Material for this task

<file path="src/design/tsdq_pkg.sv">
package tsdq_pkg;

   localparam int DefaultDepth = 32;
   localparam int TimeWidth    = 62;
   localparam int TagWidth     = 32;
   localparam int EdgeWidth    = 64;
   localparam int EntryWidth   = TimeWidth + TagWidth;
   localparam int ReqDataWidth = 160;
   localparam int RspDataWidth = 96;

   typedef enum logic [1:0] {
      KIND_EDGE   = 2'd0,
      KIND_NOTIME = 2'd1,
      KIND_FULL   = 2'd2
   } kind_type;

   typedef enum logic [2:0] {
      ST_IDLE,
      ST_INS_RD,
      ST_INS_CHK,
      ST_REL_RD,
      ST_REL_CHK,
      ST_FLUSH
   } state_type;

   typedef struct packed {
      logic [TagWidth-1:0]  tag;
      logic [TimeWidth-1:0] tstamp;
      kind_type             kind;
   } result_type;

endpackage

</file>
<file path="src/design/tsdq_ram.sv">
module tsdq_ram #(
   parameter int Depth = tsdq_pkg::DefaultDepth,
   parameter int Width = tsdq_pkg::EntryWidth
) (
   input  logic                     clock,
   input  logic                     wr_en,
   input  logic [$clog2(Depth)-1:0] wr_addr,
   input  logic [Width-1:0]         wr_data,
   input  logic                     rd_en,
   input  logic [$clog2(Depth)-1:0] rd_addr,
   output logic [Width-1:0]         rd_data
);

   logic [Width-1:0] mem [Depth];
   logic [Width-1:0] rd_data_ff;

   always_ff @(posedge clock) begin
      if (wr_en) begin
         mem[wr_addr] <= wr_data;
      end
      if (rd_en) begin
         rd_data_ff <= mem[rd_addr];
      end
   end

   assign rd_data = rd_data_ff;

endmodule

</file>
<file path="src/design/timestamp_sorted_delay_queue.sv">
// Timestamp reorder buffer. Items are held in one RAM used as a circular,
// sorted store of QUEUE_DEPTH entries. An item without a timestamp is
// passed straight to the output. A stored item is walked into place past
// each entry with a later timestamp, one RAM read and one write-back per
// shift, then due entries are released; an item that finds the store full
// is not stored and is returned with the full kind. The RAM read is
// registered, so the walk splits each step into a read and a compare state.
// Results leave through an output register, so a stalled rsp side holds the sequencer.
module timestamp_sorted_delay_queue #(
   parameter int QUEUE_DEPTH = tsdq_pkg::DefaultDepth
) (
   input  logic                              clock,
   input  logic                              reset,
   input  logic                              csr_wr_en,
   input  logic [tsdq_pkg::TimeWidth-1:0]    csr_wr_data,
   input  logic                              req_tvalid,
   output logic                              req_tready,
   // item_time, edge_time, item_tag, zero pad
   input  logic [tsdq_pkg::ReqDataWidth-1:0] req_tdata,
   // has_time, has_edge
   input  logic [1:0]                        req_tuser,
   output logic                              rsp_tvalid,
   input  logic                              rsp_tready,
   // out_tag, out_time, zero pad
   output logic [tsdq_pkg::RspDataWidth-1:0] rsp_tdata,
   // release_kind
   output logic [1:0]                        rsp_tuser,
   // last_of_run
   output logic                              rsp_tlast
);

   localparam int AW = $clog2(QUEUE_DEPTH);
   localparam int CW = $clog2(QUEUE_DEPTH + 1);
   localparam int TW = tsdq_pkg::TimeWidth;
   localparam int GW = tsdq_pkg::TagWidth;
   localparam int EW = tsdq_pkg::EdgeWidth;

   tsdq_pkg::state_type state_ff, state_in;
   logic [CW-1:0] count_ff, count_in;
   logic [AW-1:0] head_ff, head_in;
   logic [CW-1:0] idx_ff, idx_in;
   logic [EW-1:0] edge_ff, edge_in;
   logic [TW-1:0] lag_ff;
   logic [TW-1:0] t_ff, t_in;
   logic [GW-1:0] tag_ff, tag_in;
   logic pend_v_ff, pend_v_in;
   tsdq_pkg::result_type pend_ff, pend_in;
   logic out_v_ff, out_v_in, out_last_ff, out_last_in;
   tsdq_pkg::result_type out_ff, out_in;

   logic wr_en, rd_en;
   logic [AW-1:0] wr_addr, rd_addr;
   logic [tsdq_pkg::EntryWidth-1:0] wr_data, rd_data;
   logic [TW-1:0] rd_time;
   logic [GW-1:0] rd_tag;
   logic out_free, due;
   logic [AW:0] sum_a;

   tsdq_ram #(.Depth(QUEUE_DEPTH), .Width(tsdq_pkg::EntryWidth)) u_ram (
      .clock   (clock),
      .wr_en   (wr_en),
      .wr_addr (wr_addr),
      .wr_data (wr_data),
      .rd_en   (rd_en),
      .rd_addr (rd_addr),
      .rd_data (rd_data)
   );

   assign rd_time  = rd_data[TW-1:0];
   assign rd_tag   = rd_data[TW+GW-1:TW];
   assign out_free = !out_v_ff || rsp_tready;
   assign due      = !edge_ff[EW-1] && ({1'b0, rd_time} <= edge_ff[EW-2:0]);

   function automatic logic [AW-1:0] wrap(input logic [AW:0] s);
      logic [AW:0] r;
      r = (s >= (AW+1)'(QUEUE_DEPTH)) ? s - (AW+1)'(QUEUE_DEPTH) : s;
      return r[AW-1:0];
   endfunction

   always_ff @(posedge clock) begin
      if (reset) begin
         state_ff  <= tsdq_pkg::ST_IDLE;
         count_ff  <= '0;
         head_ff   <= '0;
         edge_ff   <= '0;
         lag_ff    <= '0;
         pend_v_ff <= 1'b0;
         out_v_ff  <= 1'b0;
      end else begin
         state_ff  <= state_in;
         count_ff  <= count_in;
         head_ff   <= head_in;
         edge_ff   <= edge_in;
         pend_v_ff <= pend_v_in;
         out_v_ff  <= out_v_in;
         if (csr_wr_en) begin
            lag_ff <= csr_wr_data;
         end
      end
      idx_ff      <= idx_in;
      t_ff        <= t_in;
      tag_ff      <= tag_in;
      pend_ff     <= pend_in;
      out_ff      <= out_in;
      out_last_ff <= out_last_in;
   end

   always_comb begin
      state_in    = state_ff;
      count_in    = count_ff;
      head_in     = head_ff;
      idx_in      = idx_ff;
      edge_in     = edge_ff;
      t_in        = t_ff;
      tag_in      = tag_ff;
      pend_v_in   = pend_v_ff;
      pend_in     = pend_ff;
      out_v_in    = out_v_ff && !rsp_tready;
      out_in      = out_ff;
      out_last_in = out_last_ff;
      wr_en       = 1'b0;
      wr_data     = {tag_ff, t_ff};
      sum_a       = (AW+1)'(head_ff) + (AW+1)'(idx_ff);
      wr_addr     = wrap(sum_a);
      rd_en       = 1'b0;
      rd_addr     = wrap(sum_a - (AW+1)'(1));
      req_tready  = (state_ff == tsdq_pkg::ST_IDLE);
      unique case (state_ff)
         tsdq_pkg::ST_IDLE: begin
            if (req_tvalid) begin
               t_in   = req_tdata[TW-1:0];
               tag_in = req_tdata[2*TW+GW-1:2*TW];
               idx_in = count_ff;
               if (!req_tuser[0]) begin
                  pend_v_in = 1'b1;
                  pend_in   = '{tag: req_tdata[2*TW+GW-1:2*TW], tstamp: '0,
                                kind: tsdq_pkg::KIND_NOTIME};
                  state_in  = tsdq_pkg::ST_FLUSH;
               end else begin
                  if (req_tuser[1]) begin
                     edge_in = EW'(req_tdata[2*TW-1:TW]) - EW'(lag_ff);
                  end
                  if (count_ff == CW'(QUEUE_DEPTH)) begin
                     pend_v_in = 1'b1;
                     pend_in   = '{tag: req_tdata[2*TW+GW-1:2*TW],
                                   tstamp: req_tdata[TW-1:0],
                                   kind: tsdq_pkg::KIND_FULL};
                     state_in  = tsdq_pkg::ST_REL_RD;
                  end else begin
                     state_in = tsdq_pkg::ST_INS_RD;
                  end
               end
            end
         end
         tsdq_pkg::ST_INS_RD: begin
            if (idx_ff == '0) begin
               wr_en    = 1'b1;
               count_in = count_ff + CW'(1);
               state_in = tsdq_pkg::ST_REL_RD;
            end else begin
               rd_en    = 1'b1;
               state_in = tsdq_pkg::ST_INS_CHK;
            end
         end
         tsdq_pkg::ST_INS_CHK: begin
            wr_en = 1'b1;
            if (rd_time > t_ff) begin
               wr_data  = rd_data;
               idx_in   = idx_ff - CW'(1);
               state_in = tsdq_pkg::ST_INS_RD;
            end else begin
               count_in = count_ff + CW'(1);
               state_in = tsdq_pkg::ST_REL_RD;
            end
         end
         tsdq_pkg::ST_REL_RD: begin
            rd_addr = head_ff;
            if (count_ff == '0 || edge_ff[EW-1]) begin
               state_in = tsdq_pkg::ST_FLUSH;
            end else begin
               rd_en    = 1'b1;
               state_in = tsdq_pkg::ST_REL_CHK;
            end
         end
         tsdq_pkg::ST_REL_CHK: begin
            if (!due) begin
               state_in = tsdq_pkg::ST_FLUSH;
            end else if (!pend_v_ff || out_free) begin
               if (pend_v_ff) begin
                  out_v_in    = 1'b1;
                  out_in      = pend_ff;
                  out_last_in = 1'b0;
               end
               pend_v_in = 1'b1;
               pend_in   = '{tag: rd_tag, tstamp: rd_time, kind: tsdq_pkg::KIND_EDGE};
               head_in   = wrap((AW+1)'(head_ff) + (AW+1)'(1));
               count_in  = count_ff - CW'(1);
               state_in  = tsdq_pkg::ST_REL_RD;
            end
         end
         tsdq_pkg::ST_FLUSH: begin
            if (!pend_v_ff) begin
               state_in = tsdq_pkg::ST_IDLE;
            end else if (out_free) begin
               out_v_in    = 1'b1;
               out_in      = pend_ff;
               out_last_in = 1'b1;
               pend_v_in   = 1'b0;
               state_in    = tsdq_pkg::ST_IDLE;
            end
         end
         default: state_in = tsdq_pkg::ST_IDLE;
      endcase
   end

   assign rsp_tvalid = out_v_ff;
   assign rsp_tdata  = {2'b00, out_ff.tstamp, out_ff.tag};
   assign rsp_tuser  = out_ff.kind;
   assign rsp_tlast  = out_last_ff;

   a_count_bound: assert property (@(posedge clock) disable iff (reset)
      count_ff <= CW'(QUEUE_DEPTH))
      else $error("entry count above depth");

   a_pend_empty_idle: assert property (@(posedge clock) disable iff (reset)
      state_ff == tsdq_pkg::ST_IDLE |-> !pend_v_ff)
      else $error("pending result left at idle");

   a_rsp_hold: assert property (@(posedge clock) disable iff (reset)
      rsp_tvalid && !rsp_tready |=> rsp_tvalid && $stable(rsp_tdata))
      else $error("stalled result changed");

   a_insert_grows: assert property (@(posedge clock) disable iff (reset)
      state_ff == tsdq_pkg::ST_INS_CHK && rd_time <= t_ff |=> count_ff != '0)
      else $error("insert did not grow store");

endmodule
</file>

Work to complete
Filter the listing by the string "property"; copy each matching line.

Solution for this task
   a_count_bound: assert property (@(posedge clock) disable iff (reset)
   a_pend_empty_idle: assert property (@(posedge clock) disable iff (reset)
   a_rsp_hold: assert property (@(posedge clock) disable iff (reset)
   a_insert_grows: assert property (@(posedge clock) disable iff (reset)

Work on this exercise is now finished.